= Supplied records =
[Start of Attachment]
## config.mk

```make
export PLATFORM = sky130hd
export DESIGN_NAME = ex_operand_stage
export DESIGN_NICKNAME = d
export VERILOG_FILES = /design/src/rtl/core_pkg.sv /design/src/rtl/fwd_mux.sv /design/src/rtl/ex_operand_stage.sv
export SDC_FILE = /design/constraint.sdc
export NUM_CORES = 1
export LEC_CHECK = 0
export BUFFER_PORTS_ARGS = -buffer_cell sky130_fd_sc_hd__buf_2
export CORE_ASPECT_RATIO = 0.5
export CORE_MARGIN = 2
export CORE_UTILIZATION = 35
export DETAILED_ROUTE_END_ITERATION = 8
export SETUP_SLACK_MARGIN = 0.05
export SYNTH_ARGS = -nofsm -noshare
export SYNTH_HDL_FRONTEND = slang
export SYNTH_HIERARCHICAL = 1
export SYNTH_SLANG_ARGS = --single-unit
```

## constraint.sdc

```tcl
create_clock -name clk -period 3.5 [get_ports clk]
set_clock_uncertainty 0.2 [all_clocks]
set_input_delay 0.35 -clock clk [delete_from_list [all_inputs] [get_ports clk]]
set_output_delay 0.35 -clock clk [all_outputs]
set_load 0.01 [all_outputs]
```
[End of Attachment]
[Start of Attachment]
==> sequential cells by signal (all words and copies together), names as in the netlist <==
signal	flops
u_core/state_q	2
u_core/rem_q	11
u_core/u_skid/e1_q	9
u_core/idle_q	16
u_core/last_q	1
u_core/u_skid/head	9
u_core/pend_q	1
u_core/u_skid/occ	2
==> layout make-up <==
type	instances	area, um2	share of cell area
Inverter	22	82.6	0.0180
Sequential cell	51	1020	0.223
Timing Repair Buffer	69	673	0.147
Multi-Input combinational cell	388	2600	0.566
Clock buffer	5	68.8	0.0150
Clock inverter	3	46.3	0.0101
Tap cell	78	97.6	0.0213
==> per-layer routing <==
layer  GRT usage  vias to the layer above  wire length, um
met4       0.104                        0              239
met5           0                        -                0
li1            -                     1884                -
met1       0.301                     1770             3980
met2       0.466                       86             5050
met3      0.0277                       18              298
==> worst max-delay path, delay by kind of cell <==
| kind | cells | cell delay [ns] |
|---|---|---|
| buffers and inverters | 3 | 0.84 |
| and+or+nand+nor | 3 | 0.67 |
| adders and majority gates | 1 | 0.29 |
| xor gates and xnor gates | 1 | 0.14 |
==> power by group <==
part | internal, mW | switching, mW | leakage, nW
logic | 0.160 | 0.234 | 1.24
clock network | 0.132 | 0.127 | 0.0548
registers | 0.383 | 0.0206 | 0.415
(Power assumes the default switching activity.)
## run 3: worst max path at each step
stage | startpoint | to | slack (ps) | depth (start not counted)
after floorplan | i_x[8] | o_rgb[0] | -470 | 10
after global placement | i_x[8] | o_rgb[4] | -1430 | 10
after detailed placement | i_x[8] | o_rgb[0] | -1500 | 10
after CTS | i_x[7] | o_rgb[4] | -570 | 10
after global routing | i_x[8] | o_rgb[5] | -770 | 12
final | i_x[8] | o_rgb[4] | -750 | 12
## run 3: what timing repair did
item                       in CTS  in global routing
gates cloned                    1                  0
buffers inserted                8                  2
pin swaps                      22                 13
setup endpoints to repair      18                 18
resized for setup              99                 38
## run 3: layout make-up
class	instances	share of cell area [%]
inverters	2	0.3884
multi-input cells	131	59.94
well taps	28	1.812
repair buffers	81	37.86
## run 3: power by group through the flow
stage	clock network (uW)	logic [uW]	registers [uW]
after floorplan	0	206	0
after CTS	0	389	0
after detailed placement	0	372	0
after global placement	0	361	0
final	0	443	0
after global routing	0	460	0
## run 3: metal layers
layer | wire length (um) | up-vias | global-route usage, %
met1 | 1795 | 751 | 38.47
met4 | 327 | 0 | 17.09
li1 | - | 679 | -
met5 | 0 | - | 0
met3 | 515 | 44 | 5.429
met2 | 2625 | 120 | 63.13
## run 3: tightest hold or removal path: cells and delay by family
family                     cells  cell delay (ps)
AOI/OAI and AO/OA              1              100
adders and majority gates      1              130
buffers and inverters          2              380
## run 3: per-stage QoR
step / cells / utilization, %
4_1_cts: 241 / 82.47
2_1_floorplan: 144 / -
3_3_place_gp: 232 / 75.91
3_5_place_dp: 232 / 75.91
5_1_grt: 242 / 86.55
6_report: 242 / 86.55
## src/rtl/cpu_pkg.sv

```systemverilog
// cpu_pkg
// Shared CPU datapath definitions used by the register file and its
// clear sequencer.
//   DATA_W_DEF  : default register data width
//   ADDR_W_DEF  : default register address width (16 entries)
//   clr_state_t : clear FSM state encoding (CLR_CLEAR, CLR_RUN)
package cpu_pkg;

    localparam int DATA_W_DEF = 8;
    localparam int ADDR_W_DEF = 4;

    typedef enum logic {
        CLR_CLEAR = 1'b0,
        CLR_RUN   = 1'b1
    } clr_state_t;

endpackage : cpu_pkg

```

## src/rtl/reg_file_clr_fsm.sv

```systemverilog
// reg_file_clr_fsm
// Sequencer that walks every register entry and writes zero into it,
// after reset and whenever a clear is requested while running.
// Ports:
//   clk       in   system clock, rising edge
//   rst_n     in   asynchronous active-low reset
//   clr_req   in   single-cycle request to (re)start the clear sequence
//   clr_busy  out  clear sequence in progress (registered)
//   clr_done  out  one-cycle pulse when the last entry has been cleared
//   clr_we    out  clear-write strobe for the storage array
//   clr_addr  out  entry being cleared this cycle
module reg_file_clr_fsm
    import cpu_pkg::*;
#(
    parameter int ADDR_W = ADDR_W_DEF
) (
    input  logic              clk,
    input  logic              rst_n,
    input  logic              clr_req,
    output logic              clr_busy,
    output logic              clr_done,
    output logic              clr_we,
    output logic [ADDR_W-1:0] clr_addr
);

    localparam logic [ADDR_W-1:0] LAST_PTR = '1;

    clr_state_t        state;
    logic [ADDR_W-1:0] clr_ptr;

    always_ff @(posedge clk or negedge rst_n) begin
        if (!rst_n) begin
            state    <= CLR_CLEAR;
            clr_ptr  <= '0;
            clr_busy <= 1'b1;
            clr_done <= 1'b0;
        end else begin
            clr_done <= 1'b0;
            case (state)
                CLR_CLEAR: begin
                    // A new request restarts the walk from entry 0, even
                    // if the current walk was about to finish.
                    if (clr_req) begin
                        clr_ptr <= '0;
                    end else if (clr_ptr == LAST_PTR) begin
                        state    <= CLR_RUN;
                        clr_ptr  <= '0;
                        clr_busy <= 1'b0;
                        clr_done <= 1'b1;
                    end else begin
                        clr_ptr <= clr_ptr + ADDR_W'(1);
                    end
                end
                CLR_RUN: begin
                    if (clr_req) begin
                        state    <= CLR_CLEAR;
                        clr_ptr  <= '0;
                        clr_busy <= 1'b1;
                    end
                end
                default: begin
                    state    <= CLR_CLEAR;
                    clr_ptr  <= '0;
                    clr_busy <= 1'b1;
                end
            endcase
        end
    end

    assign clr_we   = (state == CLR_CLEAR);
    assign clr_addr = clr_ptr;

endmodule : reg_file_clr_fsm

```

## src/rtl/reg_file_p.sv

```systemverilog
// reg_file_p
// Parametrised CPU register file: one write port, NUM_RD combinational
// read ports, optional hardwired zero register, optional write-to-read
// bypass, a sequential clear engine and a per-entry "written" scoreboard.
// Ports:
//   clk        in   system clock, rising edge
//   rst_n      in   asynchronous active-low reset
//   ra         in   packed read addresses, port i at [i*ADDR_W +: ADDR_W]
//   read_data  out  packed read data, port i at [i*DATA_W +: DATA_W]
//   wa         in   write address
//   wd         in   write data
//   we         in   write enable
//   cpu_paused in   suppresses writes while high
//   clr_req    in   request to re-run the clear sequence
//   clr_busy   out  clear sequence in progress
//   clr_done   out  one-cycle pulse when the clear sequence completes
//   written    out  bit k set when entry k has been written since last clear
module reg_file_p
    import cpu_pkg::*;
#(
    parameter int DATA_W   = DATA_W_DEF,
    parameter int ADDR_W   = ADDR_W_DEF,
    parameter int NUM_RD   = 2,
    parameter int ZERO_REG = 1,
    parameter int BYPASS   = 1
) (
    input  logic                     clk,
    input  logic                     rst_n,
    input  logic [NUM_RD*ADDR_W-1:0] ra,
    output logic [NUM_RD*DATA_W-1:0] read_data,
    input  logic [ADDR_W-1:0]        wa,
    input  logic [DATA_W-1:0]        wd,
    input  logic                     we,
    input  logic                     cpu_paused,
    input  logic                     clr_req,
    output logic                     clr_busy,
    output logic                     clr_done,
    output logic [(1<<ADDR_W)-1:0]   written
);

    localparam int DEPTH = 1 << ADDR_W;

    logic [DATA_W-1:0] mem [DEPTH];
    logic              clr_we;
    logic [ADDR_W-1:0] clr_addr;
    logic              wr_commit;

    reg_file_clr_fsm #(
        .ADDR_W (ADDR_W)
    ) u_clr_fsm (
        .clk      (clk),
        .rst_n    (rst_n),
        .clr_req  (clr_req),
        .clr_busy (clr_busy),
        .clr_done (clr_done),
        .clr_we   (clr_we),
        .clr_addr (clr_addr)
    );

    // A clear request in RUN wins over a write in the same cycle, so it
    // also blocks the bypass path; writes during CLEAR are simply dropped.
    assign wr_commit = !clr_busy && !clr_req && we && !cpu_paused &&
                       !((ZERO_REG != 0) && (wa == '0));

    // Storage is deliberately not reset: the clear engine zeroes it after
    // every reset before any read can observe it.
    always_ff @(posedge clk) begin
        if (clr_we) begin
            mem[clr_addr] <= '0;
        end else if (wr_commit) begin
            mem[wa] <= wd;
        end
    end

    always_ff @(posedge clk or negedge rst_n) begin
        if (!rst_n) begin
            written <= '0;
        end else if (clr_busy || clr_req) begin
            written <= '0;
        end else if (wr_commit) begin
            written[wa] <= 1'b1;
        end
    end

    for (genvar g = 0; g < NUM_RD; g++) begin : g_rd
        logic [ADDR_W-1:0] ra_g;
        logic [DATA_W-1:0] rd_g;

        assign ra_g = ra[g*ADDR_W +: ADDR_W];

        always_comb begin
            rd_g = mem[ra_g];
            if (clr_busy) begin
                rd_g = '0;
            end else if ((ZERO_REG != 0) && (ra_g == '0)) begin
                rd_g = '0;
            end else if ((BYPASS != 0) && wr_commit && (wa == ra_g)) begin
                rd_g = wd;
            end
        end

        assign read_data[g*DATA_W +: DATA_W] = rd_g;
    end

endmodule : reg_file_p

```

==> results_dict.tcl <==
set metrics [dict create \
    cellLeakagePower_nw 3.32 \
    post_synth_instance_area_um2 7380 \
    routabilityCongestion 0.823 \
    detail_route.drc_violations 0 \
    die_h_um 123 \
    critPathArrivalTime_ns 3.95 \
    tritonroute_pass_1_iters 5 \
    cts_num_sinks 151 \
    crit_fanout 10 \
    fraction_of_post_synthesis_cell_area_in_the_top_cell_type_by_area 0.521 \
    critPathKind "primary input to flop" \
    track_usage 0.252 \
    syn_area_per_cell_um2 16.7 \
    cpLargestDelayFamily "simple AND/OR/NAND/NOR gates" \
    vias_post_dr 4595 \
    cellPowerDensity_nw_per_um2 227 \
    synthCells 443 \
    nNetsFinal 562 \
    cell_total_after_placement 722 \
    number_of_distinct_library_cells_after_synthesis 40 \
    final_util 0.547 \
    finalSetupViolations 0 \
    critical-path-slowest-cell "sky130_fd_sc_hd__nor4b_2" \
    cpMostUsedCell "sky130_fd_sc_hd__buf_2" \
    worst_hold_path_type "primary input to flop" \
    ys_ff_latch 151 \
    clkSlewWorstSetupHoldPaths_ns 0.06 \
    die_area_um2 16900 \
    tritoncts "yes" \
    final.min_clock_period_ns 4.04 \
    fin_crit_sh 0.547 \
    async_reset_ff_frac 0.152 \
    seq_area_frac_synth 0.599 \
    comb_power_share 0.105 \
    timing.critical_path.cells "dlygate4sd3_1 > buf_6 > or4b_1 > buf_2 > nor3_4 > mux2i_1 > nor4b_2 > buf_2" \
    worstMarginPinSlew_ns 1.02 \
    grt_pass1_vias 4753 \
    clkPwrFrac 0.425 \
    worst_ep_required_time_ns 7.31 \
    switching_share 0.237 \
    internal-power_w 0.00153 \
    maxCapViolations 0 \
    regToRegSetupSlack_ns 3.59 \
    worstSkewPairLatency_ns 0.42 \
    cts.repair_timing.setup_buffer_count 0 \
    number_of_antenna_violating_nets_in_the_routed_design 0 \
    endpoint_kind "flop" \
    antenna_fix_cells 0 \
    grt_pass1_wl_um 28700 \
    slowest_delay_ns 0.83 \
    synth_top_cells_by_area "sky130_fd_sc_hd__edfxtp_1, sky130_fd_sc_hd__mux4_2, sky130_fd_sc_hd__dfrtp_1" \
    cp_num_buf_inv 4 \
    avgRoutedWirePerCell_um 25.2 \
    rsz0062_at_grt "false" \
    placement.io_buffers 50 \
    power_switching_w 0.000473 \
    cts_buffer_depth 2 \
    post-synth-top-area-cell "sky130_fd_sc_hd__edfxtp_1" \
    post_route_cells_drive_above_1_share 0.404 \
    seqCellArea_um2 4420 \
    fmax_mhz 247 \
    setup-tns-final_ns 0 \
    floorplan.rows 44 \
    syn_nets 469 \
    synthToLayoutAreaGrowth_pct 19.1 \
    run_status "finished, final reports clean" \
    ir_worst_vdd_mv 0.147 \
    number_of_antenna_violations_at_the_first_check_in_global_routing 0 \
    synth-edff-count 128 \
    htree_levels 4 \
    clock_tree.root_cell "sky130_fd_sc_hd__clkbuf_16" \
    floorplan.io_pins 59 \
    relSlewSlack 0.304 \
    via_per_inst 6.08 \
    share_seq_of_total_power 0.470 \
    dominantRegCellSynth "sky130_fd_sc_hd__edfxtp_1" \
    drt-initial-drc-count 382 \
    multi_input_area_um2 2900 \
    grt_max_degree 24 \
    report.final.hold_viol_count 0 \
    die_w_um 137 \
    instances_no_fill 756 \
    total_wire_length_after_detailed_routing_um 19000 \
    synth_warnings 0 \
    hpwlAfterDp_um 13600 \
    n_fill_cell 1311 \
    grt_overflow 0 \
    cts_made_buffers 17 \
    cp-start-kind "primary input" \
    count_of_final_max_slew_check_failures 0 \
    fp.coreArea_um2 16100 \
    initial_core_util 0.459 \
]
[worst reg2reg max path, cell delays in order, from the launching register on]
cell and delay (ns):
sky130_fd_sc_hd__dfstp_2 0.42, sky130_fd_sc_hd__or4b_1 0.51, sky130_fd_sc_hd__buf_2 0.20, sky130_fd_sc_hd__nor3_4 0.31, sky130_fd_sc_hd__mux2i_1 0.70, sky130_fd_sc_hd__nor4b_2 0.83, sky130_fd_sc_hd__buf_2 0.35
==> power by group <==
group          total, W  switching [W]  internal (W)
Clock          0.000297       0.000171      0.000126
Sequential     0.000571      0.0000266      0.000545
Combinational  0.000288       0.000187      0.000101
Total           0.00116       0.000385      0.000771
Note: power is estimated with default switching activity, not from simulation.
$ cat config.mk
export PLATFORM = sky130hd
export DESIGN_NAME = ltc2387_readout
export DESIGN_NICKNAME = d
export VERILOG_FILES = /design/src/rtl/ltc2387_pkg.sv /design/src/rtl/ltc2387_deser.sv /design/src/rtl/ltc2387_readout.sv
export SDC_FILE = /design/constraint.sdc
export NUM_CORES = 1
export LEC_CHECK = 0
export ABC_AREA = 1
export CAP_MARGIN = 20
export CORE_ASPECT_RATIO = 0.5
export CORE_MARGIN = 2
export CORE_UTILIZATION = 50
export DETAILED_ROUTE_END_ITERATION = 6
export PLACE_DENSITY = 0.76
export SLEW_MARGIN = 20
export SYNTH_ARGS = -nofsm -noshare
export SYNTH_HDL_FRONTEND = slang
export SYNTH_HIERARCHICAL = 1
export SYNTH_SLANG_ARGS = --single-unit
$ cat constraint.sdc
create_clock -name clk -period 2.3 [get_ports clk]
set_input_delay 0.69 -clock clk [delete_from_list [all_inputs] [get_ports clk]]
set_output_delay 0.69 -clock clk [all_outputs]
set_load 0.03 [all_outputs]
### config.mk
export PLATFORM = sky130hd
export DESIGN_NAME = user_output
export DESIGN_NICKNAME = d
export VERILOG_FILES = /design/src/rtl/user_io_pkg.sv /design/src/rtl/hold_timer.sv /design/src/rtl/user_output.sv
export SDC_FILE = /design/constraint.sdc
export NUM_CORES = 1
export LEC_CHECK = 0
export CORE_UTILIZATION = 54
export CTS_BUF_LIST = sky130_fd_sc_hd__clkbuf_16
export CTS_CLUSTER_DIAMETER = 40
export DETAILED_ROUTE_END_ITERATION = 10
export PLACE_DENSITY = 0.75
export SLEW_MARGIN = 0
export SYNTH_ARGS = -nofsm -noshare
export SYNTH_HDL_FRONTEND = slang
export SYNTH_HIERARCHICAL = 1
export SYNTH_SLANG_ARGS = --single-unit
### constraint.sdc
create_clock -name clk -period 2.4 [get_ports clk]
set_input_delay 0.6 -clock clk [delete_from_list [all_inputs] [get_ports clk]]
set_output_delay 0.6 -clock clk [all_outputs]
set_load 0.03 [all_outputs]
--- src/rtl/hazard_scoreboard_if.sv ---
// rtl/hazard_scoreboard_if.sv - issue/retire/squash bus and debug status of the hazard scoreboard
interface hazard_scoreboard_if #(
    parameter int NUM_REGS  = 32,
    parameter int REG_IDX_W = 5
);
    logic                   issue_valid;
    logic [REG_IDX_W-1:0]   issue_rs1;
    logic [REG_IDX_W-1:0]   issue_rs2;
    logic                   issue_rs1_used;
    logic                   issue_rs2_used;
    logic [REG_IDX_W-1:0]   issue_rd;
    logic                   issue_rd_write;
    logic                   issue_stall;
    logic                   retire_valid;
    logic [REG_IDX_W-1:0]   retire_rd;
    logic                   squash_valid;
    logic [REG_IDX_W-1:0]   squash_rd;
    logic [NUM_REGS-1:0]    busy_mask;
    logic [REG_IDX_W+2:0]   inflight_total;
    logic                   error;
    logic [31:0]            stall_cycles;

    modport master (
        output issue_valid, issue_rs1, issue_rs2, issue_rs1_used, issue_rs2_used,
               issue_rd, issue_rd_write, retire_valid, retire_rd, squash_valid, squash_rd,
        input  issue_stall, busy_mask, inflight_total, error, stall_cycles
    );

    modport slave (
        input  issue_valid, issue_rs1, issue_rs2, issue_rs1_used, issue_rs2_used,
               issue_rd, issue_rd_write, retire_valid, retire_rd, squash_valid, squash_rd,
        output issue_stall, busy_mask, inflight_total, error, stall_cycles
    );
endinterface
[End of Attachment]
Answer only with how many lines in the records include "while".

= Your solution =
2